→ **Dataset entries**:
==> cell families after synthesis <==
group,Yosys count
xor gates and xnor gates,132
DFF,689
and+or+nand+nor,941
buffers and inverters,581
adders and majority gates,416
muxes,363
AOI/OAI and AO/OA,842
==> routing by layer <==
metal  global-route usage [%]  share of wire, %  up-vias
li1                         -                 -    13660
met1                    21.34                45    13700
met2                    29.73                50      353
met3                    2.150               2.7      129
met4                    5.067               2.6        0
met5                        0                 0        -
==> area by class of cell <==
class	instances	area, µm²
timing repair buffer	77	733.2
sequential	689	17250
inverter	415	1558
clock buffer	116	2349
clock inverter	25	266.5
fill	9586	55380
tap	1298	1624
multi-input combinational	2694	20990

→ **TO DO**:
Look through the entries above and list every line containing "class".

→ **EXERCISE RESPONSE**:
==> area by class of cell <==
class	instances	area, µm²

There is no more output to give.